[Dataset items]

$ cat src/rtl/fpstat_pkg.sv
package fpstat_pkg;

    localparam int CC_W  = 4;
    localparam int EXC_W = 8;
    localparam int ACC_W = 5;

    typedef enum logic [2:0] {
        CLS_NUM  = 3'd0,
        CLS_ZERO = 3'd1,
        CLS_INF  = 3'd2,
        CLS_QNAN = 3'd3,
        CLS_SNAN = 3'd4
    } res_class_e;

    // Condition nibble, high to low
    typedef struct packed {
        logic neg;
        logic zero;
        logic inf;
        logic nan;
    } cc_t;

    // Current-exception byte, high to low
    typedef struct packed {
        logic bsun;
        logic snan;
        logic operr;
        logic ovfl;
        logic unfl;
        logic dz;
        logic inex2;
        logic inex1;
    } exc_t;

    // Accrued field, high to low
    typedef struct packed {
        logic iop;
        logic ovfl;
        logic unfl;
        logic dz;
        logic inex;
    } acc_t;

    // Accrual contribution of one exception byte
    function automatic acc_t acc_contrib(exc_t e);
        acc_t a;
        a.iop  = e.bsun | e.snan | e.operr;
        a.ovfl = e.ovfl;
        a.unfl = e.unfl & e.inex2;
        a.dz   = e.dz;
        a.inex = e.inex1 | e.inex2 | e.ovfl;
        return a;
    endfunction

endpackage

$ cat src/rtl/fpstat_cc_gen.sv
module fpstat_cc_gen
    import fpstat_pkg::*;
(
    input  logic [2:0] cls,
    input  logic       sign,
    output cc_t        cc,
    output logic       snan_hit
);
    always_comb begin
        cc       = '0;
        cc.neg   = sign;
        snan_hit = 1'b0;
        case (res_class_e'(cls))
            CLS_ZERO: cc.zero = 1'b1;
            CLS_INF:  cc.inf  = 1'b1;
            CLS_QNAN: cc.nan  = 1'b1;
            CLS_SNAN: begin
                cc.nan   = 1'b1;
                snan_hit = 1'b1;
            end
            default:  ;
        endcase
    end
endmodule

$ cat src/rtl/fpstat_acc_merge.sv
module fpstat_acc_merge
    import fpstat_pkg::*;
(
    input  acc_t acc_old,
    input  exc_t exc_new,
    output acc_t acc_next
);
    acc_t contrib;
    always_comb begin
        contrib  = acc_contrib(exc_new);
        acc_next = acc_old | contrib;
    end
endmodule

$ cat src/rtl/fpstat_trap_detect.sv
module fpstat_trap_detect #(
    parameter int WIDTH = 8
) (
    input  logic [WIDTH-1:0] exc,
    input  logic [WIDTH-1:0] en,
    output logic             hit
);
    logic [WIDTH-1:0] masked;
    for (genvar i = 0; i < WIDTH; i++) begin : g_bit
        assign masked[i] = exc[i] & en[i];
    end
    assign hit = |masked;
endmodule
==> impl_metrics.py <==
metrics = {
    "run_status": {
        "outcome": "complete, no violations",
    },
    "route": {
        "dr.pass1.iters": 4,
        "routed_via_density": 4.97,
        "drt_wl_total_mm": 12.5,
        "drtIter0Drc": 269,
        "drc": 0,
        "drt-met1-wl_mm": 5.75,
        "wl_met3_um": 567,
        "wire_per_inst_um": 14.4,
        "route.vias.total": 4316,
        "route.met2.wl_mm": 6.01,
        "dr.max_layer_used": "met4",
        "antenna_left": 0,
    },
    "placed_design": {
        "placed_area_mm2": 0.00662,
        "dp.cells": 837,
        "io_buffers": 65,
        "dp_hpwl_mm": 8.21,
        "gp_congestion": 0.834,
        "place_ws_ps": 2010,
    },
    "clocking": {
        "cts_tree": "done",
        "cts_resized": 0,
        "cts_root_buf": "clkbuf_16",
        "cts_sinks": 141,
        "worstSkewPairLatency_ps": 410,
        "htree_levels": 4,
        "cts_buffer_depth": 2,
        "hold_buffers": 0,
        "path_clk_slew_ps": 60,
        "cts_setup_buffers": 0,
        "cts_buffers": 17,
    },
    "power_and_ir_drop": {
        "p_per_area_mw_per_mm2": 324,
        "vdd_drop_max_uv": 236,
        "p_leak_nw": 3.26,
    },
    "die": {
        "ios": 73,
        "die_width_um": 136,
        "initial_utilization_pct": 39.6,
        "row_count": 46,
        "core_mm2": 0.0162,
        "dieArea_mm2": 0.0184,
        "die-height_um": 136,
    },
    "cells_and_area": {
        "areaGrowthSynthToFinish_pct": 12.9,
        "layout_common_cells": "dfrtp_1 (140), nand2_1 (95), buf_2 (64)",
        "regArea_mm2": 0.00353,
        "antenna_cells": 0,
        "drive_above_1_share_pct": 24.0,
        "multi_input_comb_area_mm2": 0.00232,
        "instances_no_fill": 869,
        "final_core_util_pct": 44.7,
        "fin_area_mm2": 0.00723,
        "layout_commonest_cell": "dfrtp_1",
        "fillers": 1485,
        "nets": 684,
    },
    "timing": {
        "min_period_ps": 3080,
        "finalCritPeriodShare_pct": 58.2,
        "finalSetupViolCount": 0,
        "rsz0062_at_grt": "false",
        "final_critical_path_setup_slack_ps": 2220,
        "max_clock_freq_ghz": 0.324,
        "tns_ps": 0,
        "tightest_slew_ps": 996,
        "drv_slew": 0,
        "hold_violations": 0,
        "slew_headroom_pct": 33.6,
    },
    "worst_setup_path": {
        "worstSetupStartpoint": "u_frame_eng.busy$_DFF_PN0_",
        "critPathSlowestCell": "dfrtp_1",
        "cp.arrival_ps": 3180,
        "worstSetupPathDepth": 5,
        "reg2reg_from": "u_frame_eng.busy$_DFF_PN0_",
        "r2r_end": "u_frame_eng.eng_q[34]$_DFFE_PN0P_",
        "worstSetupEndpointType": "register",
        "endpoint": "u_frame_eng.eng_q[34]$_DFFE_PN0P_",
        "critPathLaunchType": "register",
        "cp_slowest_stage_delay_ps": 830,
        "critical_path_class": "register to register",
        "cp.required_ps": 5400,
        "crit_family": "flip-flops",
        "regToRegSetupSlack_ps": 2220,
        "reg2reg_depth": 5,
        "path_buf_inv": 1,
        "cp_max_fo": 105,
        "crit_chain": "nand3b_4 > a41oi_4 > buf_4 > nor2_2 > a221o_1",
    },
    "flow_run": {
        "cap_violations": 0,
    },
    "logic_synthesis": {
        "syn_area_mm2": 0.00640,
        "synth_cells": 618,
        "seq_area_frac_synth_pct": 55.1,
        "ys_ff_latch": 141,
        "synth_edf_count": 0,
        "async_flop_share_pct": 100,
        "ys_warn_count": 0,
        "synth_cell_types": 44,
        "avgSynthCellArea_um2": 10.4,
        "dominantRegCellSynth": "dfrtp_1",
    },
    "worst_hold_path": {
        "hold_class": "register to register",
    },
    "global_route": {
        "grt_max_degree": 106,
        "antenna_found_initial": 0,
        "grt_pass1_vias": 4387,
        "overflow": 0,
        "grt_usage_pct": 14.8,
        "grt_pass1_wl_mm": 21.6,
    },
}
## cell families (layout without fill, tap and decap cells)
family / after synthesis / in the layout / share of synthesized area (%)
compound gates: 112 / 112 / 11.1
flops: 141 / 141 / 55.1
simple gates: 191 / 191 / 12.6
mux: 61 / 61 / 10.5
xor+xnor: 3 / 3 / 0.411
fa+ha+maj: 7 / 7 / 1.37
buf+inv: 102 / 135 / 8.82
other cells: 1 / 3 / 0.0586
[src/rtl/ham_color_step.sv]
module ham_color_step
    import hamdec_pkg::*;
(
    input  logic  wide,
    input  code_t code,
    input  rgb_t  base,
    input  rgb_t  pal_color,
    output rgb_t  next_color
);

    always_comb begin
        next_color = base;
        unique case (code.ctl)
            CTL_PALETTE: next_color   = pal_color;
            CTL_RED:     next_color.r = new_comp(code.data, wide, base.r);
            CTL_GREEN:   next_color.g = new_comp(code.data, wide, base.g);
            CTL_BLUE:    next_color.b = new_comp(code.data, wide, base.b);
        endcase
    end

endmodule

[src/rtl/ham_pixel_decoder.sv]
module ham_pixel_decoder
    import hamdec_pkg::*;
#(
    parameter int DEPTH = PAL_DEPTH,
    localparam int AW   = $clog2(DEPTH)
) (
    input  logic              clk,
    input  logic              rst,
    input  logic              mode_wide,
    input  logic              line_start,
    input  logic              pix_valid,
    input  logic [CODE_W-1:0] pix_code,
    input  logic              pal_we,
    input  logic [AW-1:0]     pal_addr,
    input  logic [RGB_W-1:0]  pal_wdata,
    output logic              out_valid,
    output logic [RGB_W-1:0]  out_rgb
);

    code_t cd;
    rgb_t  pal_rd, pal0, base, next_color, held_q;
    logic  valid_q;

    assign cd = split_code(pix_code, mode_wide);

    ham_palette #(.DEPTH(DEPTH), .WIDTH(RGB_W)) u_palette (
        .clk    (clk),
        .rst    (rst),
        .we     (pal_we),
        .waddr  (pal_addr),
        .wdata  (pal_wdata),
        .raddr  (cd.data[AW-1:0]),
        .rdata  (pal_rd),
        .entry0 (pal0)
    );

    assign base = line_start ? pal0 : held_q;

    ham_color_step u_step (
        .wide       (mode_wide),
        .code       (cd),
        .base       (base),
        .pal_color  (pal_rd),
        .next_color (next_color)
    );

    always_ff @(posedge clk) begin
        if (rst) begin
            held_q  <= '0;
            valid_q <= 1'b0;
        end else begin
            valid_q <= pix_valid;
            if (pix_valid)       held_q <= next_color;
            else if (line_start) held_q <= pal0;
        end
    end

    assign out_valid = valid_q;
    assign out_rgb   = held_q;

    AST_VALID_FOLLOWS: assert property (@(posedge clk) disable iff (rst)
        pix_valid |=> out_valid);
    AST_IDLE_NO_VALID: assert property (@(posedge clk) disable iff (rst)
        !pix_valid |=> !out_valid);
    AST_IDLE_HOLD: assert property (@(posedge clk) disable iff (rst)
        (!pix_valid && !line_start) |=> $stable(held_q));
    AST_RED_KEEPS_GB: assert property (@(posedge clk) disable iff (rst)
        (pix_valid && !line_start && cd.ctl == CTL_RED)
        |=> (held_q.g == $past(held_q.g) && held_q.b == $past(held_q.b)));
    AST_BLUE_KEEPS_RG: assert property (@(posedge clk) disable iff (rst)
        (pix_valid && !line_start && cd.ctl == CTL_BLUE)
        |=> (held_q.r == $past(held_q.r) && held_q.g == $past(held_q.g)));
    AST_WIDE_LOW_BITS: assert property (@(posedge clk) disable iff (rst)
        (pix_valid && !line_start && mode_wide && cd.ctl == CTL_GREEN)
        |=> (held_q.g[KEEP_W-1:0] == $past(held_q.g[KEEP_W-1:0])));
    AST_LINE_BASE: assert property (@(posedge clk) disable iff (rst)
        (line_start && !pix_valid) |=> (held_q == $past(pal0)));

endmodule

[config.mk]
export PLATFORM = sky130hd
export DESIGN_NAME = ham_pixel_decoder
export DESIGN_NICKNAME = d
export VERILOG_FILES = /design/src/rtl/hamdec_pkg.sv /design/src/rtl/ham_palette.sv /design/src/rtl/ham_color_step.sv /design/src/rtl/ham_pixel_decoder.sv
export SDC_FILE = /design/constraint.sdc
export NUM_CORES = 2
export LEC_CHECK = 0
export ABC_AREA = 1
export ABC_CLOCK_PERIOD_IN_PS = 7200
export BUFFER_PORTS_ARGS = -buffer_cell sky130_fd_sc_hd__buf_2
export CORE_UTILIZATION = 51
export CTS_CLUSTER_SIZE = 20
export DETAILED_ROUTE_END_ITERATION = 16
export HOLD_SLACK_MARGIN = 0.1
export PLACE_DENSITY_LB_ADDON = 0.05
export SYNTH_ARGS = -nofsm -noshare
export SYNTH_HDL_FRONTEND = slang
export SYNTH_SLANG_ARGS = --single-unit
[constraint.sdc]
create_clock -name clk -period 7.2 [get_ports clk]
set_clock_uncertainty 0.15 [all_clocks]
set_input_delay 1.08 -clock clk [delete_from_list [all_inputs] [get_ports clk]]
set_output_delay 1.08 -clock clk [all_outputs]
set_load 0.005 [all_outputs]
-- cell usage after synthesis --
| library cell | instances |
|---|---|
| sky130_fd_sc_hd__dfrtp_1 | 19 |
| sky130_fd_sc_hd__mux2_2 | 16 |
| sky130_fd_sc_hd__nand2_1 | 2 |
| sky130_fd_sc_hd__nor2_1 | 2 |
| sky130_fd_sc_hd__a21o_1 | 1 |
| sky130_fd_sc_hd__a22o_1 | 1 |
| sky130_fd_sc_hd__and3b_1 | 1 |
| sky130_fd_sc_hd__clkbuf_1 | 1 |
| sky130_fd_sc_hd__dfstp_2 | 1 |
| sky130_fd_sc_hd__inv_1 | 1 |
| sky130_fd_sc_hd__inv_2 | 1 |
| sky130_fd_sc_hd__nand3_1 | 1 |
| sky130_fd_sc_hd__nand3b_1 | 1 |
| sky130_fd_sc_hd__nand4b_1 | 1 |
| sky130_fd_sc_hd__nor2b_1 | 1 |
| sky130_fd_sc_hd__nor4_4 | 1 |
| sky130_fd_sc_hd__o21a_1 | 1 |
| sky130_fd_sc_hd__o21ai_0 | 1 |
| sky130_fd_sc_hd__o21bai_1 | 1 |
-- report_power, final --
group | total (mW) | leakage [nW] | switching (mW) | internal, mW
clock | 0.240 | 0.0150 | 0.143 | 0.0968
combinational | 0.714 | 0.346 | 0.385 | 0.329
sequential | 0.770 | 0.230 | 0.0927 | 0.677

> Aim of the task:
Give the count, and only the count, of lines in these records that hold the string "gates".

> Task response:
2